MoveTheWorldForwardTogether

When you join Verizon

Verizon is a leading provider of technology, communications, information and entertainment products, transforming the way we connect across the globe. We’re a diverse network of people driven by our ambition and united in our shared purpose to shape a better future. Here, we have the ability to learn and grow at the speed of technology, and the space to create within every role. Together, we are moving the world forward – and you can too. Dream it. Build it. Do it here.

What you’ll be doing...

The Verizon Corporate Information Security (CIS) organization securely enables the business by protecting assets and information across Verizon networks, infrastructure and applications. CIS integrates cybersecurity governance, policies, technologies and operations across Verizon, and works to incorporate security into the design of technology systems and services.

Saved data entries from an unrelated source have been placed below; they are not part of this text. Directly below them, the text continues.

Context: an optimization exercise on an open-source flow, tuned for small area and a short achievable clock period. The choices shown serve that exercise and are no tape-out recipe. The RTL was checked by simulation tests, not by an equivalence proof against the original design. No activity file was given, so power comes from the tool's default toggle rates.

## job 635
==> module tile_writeback, before the edit <==
module tile_writeback #(
  parameter int TILE_SIZE   = 16,
  parameter int DATA_WIDTH  = 32,
  parameter int FRAC_BITS   = 16,
  parameter int COORD_WIDTH = 16
) (
  input  logic                   clk,
  input  logic                   rst,
  input  logic                   in_valid,
  output logic                   in_ready,
  input  logic [DATA_WIDTH-1:0]  in_data,
  input  logic                   in_last,
  input  logic [COORD_WIDTH-1:0] tile_x,
  input  logic [COORD_WIDTH-1:0] tile_y,
  output logic                   out_valid,
  input  logic                   out_ready,
  output logic [7:0]             out_pixel,
  output logic [COORD_WIDTH-1:0] out_x,
  output logic [COORD_WIDTH-1:0] out_y,
  output logic                   out_last,
  output logic                   short_tile
);
  localparam int R = 16;    
  localparam int L = 16;    
  typedef enum logic [1:0] {
    BANK_EMPTY    = 2'd0,
    BANK_FILLING  = 2'd1,
    BANK_FULL     = 2'd2,
    BANK_DRAINING = 2'd3
  } bank_state_e;
  bank_state_e            bank_st_q  [2];
  logic [7:0]             bank_li_q  [2];    
  logic [3:0]             bank_al_q  [2];    
  logic [3:0]             bank_rp_q  [2];    
  logic [COORD_WIDTH-1:0] bank_x_q   [2];
  logic [COORD_WIDTH-1:0] bank_y_q   [2];
  logic       wp_q;
  logic [7:0] wr_idx_q;
  logic       short_q;
  logic       in_ready_q;
  logic             rp_q;
  logic             lb_q;         
  logic [7:0]       lx_q;         
  logic             out_valid_q;
  logic [7:0]       out_pixel_q;
  logic [COORD_WIDTH-1:0] out_x_q;
  logic [COORD_WIDTH-1:0] out_y_q;
  logic             out_last_q;
  logic [2*R-1:0]   sel;          
  logic       w_neg;
  logic       w_sat;
  logic [7:0] w_qpix;
  assign w_neg  = in_data[DATA_WIDTH-1];
  assign w_sat  = |in_data[DATA_WIDTH-2:FRAC_BITS];
  assign w_qpix = w_neg ? 8'h00 : (w_sat ? 8'hFF : in_data[FRAC_BITS-1 -: 8]);
  logic w_accept;
  logic w_close;
  assign in_ready = in_ready_q;
  assign w_accept = in_valid && in_ready_q;
  assign w_close  = w_accept && (in_last || (wr_idx_q == 8'hFF));
  logic       s_adv;
  logic       s_sok;
  logic       w_ld;
  logic       w_free;
  logic       s_ld_bank;
  logic [7:0] s_ld_idx;
  logic       s_ld_last;
  logic [7:0] s_ld_pix;
  assign s_adv     = out_valid_q && !out_last_q;
  assign s_sok     = (bank_st_q[lb_q] == BANK_FULL);
  assign w_ld      = s_adv ? out_ready : (s_sok && (!out_valid_q || out_ready));
  assign w_free    = out_valid_q && out_last_q && out_ready;
  assign s_ld_bank = lb_q;
  assign s_ld_idx  = lx_q;
  assign sel       = (2*R)'(1) << {lb_q, lx_q[7:4]};
  assign s_ld_last = (s_ld_idx == bank_li_q[s_ld_bank]);
  logic [7:0] head [2][R];
  for (genvar b = 0; b < 2; b++) begin : g_bank
    for (genvar r = 0; r < R; r++) begin : g_row
      logic [7:0] p [L];
      logic       wsel;    
      logic       asel;    
      logic       en;
      assign wsel = in_ready_q && (wp_q == b) && (wr_idx_q[7:4] == r);
      assign asel = (bank_al_q[b] != 4'hF) && (bank_li_q[b][7:4] == r);
      assign en   = (in_valid && wsel) || (w_ld && sel[b*R+r]) || asel;
      always_ff @(posedge clk) begin
        if (en) begin
          for (int j = 0; j < L-1; j++) p[j] <= p[j+1];
          p[L-1] <= w_qpix;
        end
      end
      if (r == 0) begin : g_r0
        assign head[b][r] = p[bank_rp_q[b]];
      end else begin : g_rn
        assign head[b][r] = p[0];
      end
    end
  end
  always_comb begin
    s_ld_pix = 8'h00;
    for (int i = 0; i < 2*R; i++) begin
      s_ld_pix = s_ld_pix | ({8{sel[i]}} & head[i/R][i%R]);
    end
  end
  bank_state_e st_n [2];
  logic        wp_n;
  always_comb begin
    st_n[0] = bank_st_q[0];
    st_n[1] = bank_st_q[1];
    if (w_accept) begin
      if (w_close)                            st_n[wp_q] = BANK_FULL;
      else if (bank_st_q[wp_q] == BANK_EMPTY) st_n[wp_q] = BANK_FILLING;
    end
    if (w_free) st_n[rp_q]      = BANK_EMPTY;
    if (w_ld)   st_n[s_ld_bank] = BANK_DRAINING;
    wp_n = w_close ? ~wp_q : wp_q;
  end
  always_ff @(posedge clk) begin
    if (rst) begin
      bank_st_q[0]  <= BANK_EMPTY;
      bank_st_q[1]  <= BANK_EMPTY;
      bank_li_q[0]  <= '0;
      bank_li_q[1]  <= '0;
      bank_al_q[0]  <= 4'hF;
      bank_al_q[1]  <= 4'hF;
      bank_rp_q[0]  <= '0;
      bank_rp_q[1]  <= '0;
      bank_x_q[0]   <= '0;
      bank_x_q[1]   <= '0;
      bank_y_q[0]   <= '0;
      bank_y_q[1]   <= '0;
      wp_q          <= 1'b0;
      wr_idx_q      <= '0;
      short_q       <= 1'b0;
      in_ready_q    <= 1'b1;
      rp_q          <= 1'b0;
      lb_q          <= 1'b0;
      lx_q          <= '0;
      out_valid_q   <= 1'b0;
      out_pixel_q   <= 8'h00;
      out_x_q       <= '0;
      out_y_q       <= '0;
      out_last_q    <= 1'b0;
    end else begin
      bank_st_q[0] <= st_n[0];
      bank_st_q[1] <= st_n[1];
      wp_q         <= wp_n;
      in_ready_q   <= ~st_n[wp_n][1];
      for (int b = 0; b < 2; b++) begin
        if (bank_al_q[b] != 4'hF) bank_al_q[b] <= bank_al_q[b] + 1'b1;
      end
      if (w_accept) begin
        if (bank_st_q[wp_q] == BANK_EMPTY) begin
          bank_x_q[wp_q]  <= tile_x;
          bank_y_q[wp_q]  <= tile_y;
        end
        if (w_close) begin
          bank_li_q[wp_q]  <= wr_idx_q;
          bank_al_q[wp_q]  <= (wr_idx_q[7:4] == 4'd0) ? 4'hF : wr_idx_q[3:0];
          bank_rp_q[wp_q]  <= (wr_idx_q[7:4] == 4'd0) ? ~wr_idx_q[3:0] : 4'd0;
          wr_idx_q         <= '0;
          if (in_last && (wr_idx_q != 8'hFF)) short_q <= 1'b1;
        end else begin
          wr_idx_q <= wr_idx_q + 1'b1;
        end
      end
      if (w_free) rp_q <= ~rp_q;
      if (w_ld) begin
        lb_q        <= s_ld_last ? ~lb_q : lb_q;
        lx_q        <= s_ld_last ? 8'd0 : lx_q + 1'b1;
        out_valid_q <= 1'b1;
        out_pixel_q <= s_ld_pix;
        out_x_q     <= bank_x_q[s_ld_bank] + COORD_WIDTH'(s_ld_idx[3:0]);
        out_y_q     <= bank_y_q[s_ld_bank] + COORD_WIDTH'(s_ld_idx[7:4]);
        out_last_q  <= s_ld_last;
      end else if (w_free) begin
        lb_q        <= ~rp_q;
        lx_q        <= 8'd0;
        out_valid_q <= 1'b0;
        out_last_q  <= 1'b0;
      end
    end
  end
  assign out_valid  = out_valid_q;
  assign out_pixel  = out_pixel_q;
  assign out_x      = out_x_q;
  assign out_y      = out_y_q;
  assign out_last   = out_last_q;
  assign short_tile = short_q;
endmodule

The Information Risk Management (IRM) team assesses information risk onall Verizon initiatives, products, and applications. This includes internally developed applications (VZ GTS and business technical teams) as well as third party engagements. IRM is a key pillar of the broader CIS function.

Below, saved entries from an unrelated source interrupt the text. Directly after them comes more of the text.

Source: an optimization exercise on an open RTL-to-GDS flow (aim: small area, a short achievable clock period and few clock cycles per item). Production flows keep margins and buffers that such runs may drop.
Function was not checked in any run shown here: the RTL went through the layout flow alone.
Power is estimated from default activity; no workload was simulated.

==> flow/design.v (outline; a module is shown in full before it is edited, if it fits) <==
// module rhsc_front: 64 lines
// module rhsc_queue: 98 lines
// module rhsc_back: 1895 lines
// module rhsc_fa: 10 lines
// module rolling_hash_substring_counter_top: 67 lines
module rolling_hash_substring_counter_top (
  input  logic        clk,
  input  logic        rst_n,
  input  logic        in_valid,
  output logic        in_ready,
  input  logic [1:0]  in_op,
  input  logic [7:0]  in_char,
  output logic        out_valid,
  input  logic        out_ready,
  output logic        out_match,
  output logic [15:0] out_start,
  output logic [15:0] out_count
);
  // ...
==> flow/run.sh <==
#!/bin/bash
# synth_recipe.tcl (not shown) runs the flow's synth.tcl, then flattens the netlist and writes it again
# the make line also repeats each setting of config.mk as NAME=value (left out here)
make -C /OpenROAD-flow-scripts/flow DESIGN_CONFIG=/design/flow/config.mk WORK_HOME=/design/flow/orfs CLKGATE_MAP_FILE= SYNTH_SCRIPT=/design/flow/synth_recipe.tcl finish
==> flow/config.mk <==
export PLATFORM = sky130hd
export DESIGN_NAME = rolling_hash_substring_counter_top
export DESIGN_NICKNAME = rolling_hash_substring_counter_top
export VERILOG_FILES = /design/flow/design.v
export SDC_FILE = /design/flow/constraint.sdc
export NUM_CORES = 4
export LEC_CHECK = 0
export ABC_CLOCK_PERIOD_IN_PS = 3100
export CAP_MARGIN = 20
export CORE_MARGIN = 2
export CORE_UTILIZATION = 60
export CTS_CLUSTER_DIAMETER = 80
export CTS_CLUSTER_SIZE = 28
export SETUP_SLACK_MARGIN = 3.9
export SLEW_MARGIN = 20
export SYNTH_HIERARCHICAL = 1
export SYNTH_MINIMUM_KEEP_SIZE = 0
==> flow/constraint.sdc <==
create_clock -name core_clock -period 7.0 [get_ports {clk}]
set_input_delay 1.4000 -clock core_clock [delete_from_list [all_inputs] [get_ports {clk}]]
set_output_delay 1.4000 -clock core_clock [all_outputs]
set_load 0.01 [all_outputs]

We are looking for a dynamic Senior Manager, Security Risk Management to join our growing team.

Responsibilities:

  • Leading and managing the Information Risk Assessment team of analysts, in support of the enterprise-wide Information Risk Management (IRM) program.
  • Managing and executing the Verizon IRM framework across the function, coordinating with other security leadership, CIOs and the functional and business security leads, to ensure proper coverage and definition of roles.
  • Ensuring risk assessments are performed in line with the overall Corporate Information Security and IRM strategy, methodology, policy, standards, and management practices so that they are aligned with specific business-driven risk appetites and profiles, throughout the full system lifecycle.
  • Setting the vision aligned with the overall Corporate Information Security and Business strategies and priorities in support of business goals.
  • Developing comprehensive risk mitigation recommendations.
  • Supporting the delivery of Information Risk Management services and projects within an organizational structure consisting of direct reports, as well as through a matrix operating model.
  • Ensuring hiring, training, staff development, performance management and annual performance reviews are aligned and effectively executed to continue to grow skills and capabilities in accordance with Verizon’s strategic needs.
  • Building the necessary internal relationships and communication networks among the broader information security team and line-of-business executives.
  • Supporting the definition and implementation of Information risk management methodologies and security controls in accordance with Verizon policy and control frameworks.
  • Monitoring external developments that may impact overall risk profiles, including emerging threats, technological developments, regulatory changes, etc.

What we’re looking for...

You'll need to have:

  • Bachelor's degree or four or more years of work experience.
  • Six or more years of relevant work experience.
  • Experience in a combination of risk management, information security and technology.

Even better if you have:

  • A degree in Engineering, Information Technology or Computer Science.
  • Professional management certification in a related field such as Certified Information Systems Security Professional (CISSP), Certified in Risk and Information Systems Control (CRISC), Certified Information Security Manager (CISM), Certified Information Systems Auditor (CISA) or other similar credentials.
  • Experience working with both qualitative and quantitative Information Risk Management frameworks.
  • Experience in building, training, and developing a high-performing team.
  • Knowledge of information risk management, cybersecurity and IT compliance technologies.
  • Knowledge of relevant legal and regulatory requirements.
  • Three or more years of people management experience.
  • Written and verbal communication skills.
  • Ability to communicate information security and risk-related concepts to technical and nontechnical audiences at various hierarchical levels.
  • Knowledge of common information security management frameworks, such as ISO/IEC 27001, ITIL, COBIT as well as those from NIST, including 800-53 and Cybersecurity Framework.
  • Skills in financial/budget management, scheduling and resource management.